La rosácea es una enfermedad crónica que afecta la piel y los ojos. Esta patología una vez aparece en el paciente puede durar muchos años o inclusive, nunca quitarse. Se puede clasificar en 4 tipos, la tipo Eritematosa o fase de enrojecimiento, la tipo Pápulo/ pustular, en la cual aparecen pequeñas pepitas rojas con pus, parecidas al acné; la tipo Fimas en la cual ocurre un aumento en el volumen de la nariz debido a las glándulas sebáceas y la tipo Rosácea Ocular en la que se comprometen los ojos con síntomas de resequedad, ojo sucio, lagrimeo o sequedad ocular.

La rosácea es muy común sobre todo en las mujeres durante la menopausia, las personas de piel blanca y adultos entre los 30 y 60 años y se desarrolla por lo general en la segunda capa de la piel (dermis). Son múltiples los factores que pueden desencadenar episodios de enrojecimiento y brote. Especialistas en Dermatología dan algunas recomendaciones con el fin de evitar lesiones en la piel crónicas como la rosácea: evitar la exposición solar, ambientes cálidos como jacuzzis, termales, cabinas de bronceado o cualquier fuente de calor, el consumo de licor, alimentos ácidos condimentados o picantes, corrientes de aire frío en la cara y estrés, solamente por mencionar algunos.

Para aquellos pacientes que presentan rosácea en cualquiera de sus fases es indispensable que acudan a la orientación de profesionales, médicos Dermatólogos que cuenten con el conocimiento, la preparación y la experiencia necesarios para brindar el tratamiento idóneo a su caso particular.

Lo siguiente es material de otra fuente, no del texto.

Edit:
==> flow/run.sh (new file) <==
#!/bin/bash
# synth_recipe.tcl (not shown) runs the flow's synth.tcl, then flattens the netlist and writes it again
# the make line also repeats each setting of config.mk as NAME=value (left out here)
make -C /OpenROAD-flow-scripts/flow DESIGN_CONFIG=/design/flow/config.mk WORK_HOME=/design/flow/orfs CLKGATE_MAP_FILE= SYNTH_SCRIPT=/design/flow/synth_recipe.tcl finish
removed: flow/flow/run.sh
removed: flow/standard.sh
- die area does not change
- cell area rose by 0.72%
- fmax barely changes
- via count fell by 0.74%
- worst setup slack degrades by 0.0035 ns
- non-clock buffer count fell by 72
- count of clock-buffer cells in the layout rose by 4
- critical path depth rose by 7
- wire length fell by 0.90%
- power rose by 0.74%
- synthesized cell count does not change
Source: an optimization exercise on an open RTL-to-GDS flow (aim: small area). Production flows keep margins and buffers that such runs may drop.
In this exercise RTL edits were held to simulation tests only and were not proved equivalent to the original.
Power and IR drop assume default switching activity.

--- flow/run.sh ---
#!/bin/bash
# synth_recipe.tcl (not shown) runs the flow's synth.tcl, then flattens the netlist and writes it again
# the make line also repeats each setting of config.mk as NAME=value (left out here)
make -C /OpenROAD-flow-scripts/flow DESIGN_CONFIG=/design/flow/config.mk WORK_HOME=/design/flow/orfs CLKGATE_MAP_FILE= SYNTH_SCRIPT=/design/flow/synth_recipe.tcl finish
--- flow/config.mk ---
export PLATFORM = sky130hd
export DESIGN_NAME = fpgaSynth
export DESIGN_NICKNAME = fpgaSynth
export VERILOG_FILES = /design/flow/design.v
export SDC_FILE = /design/flow/constraint.sdc
export NUM_CORES = 4
export LEC_CHECK = 0
export CAP_MARGIN = 20
export CORE_MARGIN = 2
export CORE_UTILIZATION = 40
export SLEW_MARGIN = 20
--- flow/constraint.sdc ---
create_clock -name core_clock -period 12.0 [get_ports {MAX10_CLK2_50}]
set_input_delay 2.4000 -clock core_clock [delete_from_list [all_inputs] [get_ports {MAX10_CLK2_50}]]
set_output_delay 2.4000 -clock core_clock [all_outputs]
set_load 0.01 [all_outputs]
This is an optimization exercise on Yosys and OpenROAD, whose aim is small area, not a production implementation.
In this exercise RTL edits were held to simulation tests only and were not proved equivalent to the original.
No activity file was given, so power comes from the tool's default toggle rates.

// commit_checker
module commit_checker (
  input  wire        clk,
  input  wire        rst_n,
  input  wire        commit_valid_i,
  input  wire [31:0] commit_pc_i,
  input  wire [31:0] commit_inst_i,
  input  wire        commit_we_i,
  input  wire [4:0]  commit_rd_i,
  input  wire [31:0] commit_value_i,
  input  wire [31:0] commit_load_word_i,
  input  wire        err_ack_i,
  output wire        err_req_o,
  output wire [1:0]  err_kind_o,
  output wire [31:0] err_pc_o,
  output wire [15:0] err_index_o,
  output wire        err_lost_o,
  output wire [15:0] stats_retired_o,
  output wire [15:0] stats_checked_o
);
  rvc_pkg::commit_t  commit;
  rvc_pkg::err_rec_t err;
  rvc_pkg::stats_t   stats;
  assign commit.valid     = commit_valid_i;
  assign commit.pc        = commit_pc_i;
  assign commit.inst      = commit_inst_i;
  assign commit.we        = commit_we_i;
  assign commit.rd        = commit_rd_i;
  assign commit.value     = commit_value_i;
  assign commit.load_word = commit_load_word_i;
  commit_checker_top u_top (
    .clk       (clk),
    .rst_n     (rst_n),
    .commit_i  (commit),
    .err_ack_i (err_ack_i),
    .err_req_o (err_req_o),
    .err_o     (err),
    .stats_o   (stats)
  );
  assign err_kind_o      = err.kind;
  assign err_pc_o        = err.pc;
  assign err_index_o     = err.index;
  assign err_lost_o      = err.lost;
  assign stats_retired_o = stats.retired;
  assign stats_checked_o = stats.checked;
endmodule
export LEC_CHECK = 0
export CAP_MARGIN = 20
export CELL_PAD_IN_SITES_DETAIL_PLACEMENT = 0
export CELL_PAD_IN_SITES_GLOBAL_PLACEMENT = 1
export CORE_MARGIN = 2
export CORE_UTILIZATION = 55
export SLEW_MARGIN = 20
export SYNTH_HIERARCHICAL = 1
create_clock -name core_clock -period 12.0 [get_ports {clk}]
standard.sh (not shown) runs the stock make flow with config.mk's settings and CLKGATE_MAP_FILE= SYNTH_SCRIPT=/design/flow/synth_recipe.tcl, a recipe that flattens the netlist after the stock synthesis.
==> flow/flow/run.sh <==
#!/bin/bash
set -euo pipefail
bash standard.sh \
  BUFFER_PORTS_ARGS="-buffer_cell sky130_fd_sc_hd__buf_1" \
  CTS_ARGS="-sink_clustering_enable -repair_clock_nets -dont_use_dummy_load -sink_clustering_size 25 -sink_clustering_max_diameter 90" \
  finish > flow_make.log 2>&1
==> next run, changes <==
==> flow/flow/run.sh (replaced) <==
#!/bin/bash
set -euo pipefail
bash standard.sh \
  BUFFER_PORTS_ARGS="-buffer_cell sky130_fd_sc_hd__buf_1" \
  CTS_ARGS="-sink_clustering_enable -repair_clock_nets -dont_use_dummy_load -sink_clustering_size 28 -sink_clustering_max_diameter 70" \
  finish > flow_make.log 2>&1
--- a/flow/config.mk
+++ b/flow/config.mk
@@ -8,7 +8,7 @@
 export CAP_MARGIN = 20
 export CELL_PAD_IN_SITES_DETAIL_PLACEMENT = 0
-export CELL_PAD_IN_SITES_GLOBAL_PLACEMENT = 1
+export CELL_PAD_IN_SITES_GLOBAL_PLACEMENT = 0
 export CORE_MARGIN = 2
-export CORE_UTILIZATION = 55
+export CORE_UTILIZATION = 65
 export SLEW_MARGIN = 20
 export SYNTH_HIERARCHICAL = 1
What happened: Total power barely changes. Die area is lower by 15%. Clock power is about the same. First-iteration DRC count increases by about 19%. Core utilization went up by 11 points. Design area went down by 0.40%. Routed wire length fell by 3.1%. Clock-buffer cell count came out higher by 1. Sequential share of layout area climbs by 0.25 points. Worst hold slack got worse by 0.0055 ns. Non-clock buffer count grows by 1.
==> next run, changes <==
==> flow/flow/run.sh (replaced) <==
#!/bin/bash
set -euo pipefail
bash standard.sh \
  BUFFER_PORTS_ARGS="-buffer_cell sky130_fd_sc_hd__buf_1" \
  CTS_ARGS="-sink_clustering_enable -repair_clock_nets -dont_use_dummy_load -sink_clustering_size 28 -sink_clustering_max_diameter 90" \
  finish > flow_make.log 2>&1
--- a/flow/config.mk
+++ b/flow/config.mk
@@ -8,7 +8,7 @@
 export CAP_MARGIN = 20
 export CELL_PAD_IN_SITES_DETAIL_PLACEMENT = 0
-export CELL_PAD_IN_SITES_GLOBAL_PLACEMENT = 0
+export CELL_PAD_IN_SITES_GLOBAL_PLACEMENT = 1
 export CORE_MARGIN = 2
-export CORE_UTILIZATION = 65
+export CORE_UTILIZATION = 55
 export SLEW_MARGIN = 20
 export SYNTH_HIERARCHICAL = 1
Outcome: Wire length went up by 3.3%; die area went up by 18%; total power went down by 1.1%; setup slack degrades by 0.073 ns.

[re-timing with driven ports]
How much do the figures lean on ideal ports? The routed layouts below were timed once more, with nothing changed but the port constraints. Step 1 (the two cells are an assumption about what drives the block):
set clk [get_ports {clk}]
set_driving_cell -lib_cell sky130_fd_sc_hd__clkbuf_16 $clk
set_driving_cell -lib_cell sky130_fd_sc_hd__buf_2 [delete_from_list [all_inputs] $clk]
Step 2 times the ports against the registers' clock, not the clock port: input delays grow and output delays shrink by t, the midpoint of the rising clock arrivals with the driver on. Slacks: ideal ports / drivers / drivers and shift; pairs: ideal ports / drivers.
run | shift t [ns] | slack for setup (ns) | worst setup path at the end | latest minus earliest clock arrival (ns)
the first run | 0.703 | 1.549 / 1.594 / 0.891 | input to register | 0.117 / 0.117
the second run | 0.730 | 1.597 / 1.646 / 0.916 | input to register | 0.102 / 0.101
the third run | 0.703 | 1.523 / 1.568 / 0.865 | input to register | 0.102 / 0.102
After both steps setup and hold are still met in every run listed. For the second run, which loses most, drivers alone change the setup slack by +0.049 ns; drivers and shift together by -0.681 ns.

La causa exacta de la rosácea es desconocida, algunos especialistas aseguran que esta patología aparece cuando los vasos sanguíneos se expanden fácilmente, produciendo enrojecimiento en la piel. Otros por el contrario, piensan que la aparición de rosácea se debe a la predisposición genética o factores hereditarios. En cualquiera de las formas, es indispensable que el paciente pueda adaptar medidas de prevención y reciba orientación de Dermatólogos clínicos en beneficio de su piel, para evitar que la patología evolucione.